### SOURCE RECORDS:

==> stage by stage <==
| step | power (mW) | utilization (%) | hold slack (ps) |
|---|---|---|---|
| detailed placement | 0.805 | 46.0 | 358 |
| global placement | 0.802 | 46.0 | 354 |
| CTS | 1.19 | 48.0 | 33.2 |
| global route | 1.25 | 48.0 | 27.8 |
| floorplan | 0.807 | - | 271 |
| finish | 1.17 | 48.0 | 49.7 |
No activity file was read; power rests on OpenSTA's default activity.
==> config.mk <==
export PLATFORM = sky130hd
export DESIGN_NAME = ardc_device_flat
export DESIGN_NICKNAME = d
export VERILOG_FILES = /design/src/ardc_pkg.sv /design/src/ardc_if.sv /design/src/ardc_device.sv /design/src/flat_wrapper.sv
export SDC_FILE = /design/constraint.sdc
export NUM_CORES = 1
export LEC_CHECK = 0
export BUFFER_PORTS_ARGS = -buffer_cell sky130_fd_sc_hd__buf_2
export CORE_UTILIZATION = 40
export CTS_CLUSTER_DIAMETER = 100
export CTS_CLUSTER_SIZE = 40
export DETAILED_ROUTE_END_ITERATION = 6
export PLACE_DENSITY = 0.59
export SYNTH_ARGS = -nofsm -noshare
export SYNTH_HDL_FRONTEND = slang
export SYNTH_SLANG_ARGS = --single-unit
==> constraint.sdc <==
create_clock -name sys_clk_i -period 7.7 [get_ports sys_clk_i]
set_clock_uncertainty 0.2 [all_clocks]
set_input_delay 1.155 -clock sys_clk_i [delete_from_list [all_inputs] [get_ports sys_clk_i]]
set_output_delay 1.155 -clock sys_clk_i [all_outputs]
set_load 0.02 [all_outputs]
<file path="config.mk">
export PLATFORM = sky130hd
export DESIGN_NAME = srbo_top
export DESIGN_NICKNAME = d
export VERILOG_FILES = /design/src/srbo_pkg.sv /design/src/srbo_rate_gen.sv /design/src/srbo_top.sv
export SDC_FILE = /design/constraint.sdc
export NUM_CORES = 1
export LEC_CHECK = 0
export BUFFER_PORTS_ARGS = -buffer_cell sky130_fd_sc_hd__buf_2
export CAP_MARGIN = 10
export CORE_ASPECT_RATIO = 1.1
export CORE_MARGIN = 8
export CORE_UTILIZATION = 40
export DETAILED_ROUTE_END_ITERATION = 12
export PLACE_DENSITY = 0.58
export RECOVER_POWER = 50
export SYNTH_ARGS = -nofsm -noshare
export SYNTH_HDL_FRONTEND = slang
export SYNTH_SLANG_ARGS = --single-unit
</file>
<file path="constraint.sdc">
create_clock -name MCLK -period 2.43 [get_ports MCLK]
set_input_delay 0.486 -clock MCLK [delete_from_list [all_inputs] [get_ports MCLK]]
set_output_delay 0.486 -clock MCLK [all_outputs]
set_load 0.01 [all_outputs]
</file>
==
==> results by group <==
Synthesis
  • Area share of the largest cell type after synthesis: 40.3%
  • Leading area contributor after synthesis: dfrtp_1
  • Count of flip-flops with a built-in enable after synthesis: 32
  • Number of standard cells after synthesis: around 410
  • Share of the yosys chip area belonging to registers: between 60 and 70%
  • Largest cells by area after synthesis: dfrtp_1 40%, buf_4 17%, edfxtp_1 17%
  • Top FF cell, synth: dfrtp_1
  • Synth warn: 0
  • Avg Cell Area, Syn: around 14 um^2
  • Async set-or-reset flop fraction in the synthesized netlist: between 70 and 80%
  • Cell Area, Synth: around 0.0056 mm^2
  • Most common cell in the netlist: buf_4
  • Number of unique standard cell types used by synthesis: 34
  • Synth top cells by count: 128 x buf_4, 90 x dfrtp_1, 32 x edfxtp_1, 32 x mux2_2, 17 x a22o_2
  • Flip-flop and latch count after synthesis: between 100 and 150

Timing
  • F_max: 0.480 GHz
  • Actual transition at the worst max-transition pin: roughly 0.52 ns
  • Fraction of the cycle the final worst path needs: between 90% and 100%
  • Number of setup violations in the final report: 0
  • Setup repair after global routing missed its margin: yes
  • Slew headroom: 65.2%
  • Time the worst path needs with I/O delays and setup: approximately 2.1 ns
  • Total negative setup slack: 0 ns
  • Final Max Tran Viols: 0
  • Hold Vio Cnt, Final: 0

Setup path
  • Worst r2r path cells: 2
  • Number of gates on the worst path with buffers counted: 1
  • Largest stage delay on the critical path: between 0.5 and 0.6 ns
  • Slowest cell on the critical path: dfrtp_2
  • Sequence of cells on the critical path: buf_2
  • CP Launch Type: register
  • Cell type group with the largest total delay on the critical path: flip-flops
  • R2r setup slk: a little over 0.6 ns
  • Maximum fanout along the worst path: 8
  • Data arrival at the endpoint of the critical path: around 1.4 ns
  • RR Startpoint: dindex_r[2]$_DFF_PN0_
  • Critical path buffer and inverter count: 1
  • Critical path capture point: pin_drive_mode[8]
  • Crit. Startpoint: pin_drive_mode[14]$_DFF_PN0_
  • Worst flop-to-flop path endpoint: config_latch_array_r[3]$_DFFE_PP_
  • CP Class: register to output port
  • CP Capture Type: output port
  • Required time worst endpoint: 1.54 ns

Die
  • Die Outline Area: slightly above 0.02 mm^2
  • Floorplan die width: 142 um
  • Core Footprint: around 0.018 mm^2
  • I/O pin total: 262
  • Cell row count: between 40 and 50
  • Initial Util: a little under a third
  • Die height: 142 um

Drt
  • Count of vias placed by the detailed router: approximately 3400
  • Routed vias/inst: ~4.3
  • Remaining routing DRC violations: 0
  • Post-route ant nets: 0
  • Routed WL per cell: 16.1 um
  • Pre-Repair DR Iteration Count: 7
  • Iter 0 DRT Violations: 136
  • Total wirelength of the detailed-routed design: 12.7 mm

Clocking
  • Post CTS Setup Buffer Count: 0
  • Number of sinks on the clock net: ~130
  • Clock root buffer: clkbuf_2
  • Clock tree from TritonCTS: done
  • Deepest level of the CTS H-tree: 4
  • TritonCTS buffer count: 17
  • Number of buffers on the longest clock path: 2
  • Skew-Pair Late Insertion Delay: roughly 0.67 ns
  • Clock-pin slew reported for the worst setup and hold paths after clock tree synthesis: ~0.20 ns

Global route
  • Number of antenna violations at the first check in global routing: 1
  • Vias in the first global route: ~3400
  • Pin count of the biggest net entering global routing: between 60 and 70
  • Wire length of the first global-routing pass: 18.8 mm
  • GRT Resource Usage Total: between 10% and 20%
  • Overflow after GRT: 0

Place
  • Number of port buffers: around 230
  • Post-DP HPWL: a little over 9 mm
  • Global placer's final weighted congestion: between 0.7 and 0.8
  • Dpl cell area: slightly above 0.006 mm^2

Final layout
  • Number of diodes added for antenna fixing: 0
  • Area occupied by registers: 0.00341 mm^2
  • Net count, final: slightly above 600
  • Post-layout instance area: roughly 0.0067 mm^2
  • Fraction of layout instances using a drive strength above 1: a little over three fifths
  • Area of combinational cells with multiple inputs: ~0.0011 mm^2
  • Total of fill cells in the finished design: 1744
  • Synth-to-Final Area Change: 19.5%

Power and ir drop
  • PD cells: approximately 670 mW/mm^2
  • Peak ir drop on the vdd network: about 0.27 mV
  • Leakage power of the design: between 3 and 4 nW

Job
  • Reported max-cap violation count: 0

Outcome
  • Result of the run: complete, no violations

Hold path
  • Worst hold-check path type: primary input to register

### WHAT IS NEEDED:
Restate word for word the entries above, starting at the line with "stage by stage" and ending at the line with "48.0 | 49.7 |", inclusive, and no others.

### TASK OUTPUT:
==> stage by stage <==
| step | power (mW) | utilization (%) | hold slack (ps) |
|---|---|---|---|
| detailed placement | 0.805 | 46.0 | 358 |
| global placement | 0.802 | 46.0 | 354 |
| CTS | 1.19 | 48.0 | 33.2 |
| global route | 1.25 | 48.0 | 27.8 |
| floorplan | 0.807 | - | 271 |
| finish | 1.17 | 48.0 | 49.7 |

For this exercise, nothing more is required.